* [Information provided]
____________

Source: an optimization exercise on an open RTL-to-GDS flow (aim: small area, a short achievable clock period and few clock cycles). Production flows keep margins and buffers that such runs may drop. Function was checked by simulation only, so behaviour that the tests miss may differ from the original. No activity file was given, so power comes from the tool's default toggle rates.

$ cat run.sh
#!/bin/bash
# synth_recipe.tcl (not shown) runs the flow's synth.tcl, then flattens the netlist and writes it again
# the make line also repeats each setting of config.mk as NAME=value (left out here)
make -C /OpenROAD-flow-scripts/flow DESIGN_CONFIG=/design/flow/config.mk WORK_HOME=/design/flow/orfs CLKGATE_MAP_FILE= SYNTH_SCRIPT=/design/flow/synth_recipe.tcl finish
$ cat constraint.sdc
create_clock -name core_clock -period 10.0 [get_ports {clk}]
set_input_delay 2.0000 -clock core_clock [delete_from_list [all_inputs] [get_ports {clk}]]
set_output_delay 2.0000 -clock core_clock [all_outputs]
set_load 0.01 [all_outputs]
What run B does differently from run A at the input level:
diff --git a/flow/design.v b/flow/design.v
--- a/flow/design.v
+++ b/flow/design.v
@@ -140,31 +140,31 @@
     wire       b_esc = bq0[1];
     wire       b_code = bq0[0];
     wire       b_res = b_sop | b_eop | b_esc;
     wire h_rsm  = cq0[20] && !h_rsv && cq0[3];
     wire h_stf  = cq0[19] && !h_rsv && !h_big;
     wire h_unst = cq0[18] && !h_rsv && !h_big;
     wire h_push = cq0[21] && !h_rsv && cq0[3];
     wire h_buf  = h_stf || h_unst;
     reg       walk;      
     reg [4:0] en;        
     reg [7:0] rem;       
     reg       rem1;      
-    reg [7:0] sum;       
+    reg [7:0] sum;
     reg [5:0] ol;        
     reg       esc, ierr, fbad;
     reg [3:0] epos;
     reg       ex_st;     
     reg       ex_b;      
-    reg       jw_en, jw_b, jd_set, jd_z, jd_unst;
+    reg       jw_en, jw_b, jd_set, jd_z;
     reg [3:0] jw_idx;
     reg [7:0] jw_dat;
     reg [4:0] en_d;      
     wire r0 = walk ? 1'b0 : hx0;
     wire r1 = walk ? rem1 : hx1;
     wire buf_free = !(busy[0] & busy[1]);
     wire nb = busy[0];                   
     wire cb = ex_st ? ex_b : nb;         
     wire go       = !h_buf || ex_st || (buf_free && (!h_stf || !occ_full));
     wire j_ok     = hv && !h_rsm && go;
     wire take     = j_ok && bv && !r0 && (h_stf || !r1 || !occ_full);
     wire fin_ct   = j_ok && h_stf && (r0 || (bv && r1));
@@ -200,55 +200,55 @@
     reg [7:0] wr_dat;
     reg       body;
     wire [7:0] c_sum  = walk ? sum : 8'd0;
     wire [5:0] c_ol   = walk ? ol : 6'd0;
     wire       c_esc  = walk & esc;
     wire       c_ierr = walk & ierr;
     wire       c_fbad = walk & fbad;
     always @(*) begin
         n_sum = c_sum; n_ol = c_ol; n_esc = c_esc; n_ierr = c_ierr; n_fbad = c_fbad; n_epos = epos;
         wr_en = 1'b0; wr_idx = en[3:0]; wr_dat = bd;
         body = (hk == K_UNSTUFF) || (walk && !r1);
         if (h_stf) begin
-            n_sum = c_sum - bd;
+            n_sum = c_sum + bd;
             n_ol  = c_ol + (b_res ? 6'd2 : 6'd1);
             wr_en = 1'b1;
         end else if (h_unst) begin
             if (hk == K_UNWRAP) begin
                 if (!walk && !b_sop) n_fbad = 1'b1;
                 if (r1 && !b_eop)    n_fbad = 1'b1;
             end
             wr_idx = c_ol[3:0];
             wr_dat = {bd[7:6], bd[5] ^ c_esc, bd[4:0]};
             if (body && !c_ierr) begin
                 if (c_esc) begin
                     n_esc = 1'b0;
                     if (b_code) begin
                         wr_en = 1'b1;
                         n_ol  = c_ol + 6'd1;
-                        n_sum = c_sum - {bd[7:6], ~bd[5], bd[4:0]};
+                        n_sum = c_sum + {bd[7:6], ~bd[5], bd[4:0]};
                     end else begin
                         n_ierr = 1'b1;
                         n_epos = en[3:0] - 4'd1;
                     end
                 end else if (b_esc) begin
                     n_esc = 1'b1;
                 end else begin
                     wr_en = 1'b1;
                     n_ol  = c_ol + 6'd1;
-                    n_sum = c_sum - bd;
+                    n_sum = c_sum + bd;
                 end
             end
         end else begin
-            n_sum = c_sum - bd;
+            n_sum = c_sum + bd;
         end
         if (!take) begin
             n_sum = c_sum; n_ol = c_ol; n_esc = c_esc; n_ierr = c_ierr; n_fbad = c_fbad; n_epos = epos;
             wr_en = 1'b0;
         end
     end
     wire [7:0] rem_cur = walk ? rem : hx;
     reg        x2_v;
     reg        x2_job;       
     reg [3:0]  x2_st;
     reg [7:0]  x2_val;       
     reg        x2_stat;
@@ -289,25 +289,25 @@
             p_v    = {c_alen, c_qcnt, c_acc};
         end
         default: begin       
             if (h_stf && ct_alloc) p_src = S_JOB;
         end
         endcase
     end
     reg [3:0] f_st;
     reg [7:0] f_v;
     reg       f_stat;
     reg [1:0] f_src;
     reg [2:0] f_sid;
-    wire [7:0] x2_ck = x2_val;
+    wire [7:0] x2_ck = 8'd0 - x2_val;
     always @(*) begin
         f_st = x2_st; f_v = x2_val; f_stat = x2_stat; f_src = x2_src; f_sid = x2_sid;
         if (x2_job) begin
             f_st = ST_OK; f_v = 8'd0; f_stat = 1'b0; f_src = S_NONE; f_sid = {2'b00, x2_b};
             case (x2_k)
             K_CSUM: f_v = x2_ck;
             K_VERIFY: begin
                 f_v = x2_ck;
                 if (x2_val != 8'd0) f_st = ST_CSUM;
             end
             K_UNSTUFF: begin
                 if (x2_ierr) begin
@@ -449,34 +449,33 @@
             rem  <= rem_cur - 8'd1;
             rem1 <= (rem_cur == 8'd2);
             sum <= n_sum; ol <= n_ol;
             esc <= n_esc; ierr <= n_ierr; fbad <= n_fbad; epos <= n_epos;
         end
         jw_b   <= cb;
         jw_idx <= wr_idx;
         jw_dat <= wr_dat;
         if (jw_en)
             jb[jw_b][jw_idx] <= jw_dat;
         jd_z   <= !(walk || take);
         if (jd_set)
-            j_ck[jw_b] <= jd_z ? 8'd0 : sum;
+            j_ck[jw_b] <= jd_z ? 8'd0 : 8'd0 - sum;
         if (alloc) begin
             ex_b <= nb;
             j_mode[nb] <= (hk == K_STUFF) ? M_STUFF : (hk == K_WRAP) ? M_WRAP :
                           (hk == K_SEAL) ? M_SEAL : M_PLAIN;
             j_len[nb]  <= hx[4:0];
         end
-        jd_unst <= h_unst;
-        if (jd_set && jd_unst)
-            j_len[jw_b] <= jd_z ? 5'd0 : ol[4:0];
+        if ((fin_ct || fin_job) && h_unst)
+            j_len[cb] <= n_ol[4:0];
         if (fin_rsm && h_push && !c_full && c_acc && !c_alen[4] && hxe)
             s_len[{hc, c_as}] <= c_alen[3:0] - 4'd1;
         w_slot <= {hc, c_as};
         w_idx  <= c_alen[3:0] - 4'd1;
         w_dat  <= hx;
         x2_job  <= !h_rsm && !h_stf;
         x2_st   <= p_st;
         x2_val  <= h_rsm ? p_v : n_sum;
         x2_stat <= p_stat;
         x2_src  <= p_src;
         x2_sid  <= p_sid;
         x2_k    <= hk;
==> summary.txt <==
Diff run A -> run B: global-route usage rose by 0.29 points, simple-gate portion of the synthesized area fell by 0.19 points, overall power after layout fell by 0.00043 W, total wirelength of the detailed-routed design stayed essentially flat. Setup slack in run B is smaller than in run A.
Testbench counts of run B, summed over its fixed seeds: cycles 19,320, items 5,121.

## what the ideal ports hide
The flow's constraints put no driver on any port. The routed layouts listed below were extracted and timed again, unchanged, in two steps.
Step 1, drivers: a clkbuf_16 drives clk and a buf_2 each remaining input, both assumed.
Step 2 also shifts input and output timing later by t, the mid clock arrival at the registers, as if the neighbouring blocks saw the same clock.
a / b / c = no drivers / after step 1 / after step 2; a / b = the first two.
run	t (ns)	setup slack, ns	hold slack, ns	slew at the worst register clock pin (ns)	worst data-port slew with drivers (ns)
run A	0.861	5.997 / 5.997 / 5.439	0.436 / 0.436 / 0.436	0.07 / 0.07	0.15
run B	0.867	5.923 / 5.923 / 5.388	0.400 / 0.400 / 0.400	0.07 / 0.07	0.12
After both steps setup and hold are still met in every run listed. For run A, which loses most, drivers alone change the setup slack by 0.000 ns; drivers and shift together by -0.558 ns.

____________

* [Directions for this task]
Which lines above carry the string "steps"? Copy those lines.

* [Output for this exercise]
The flow's constraints put no driver on any port. The routed layouts listed below were extracted and timed again, unchanged, in two steps.
After both steps setup and hold are still met in every run listed. For run A, which loses most, drivers alone change the setup slack by 0.000 ns; drivers and shift together by -0.558 ns.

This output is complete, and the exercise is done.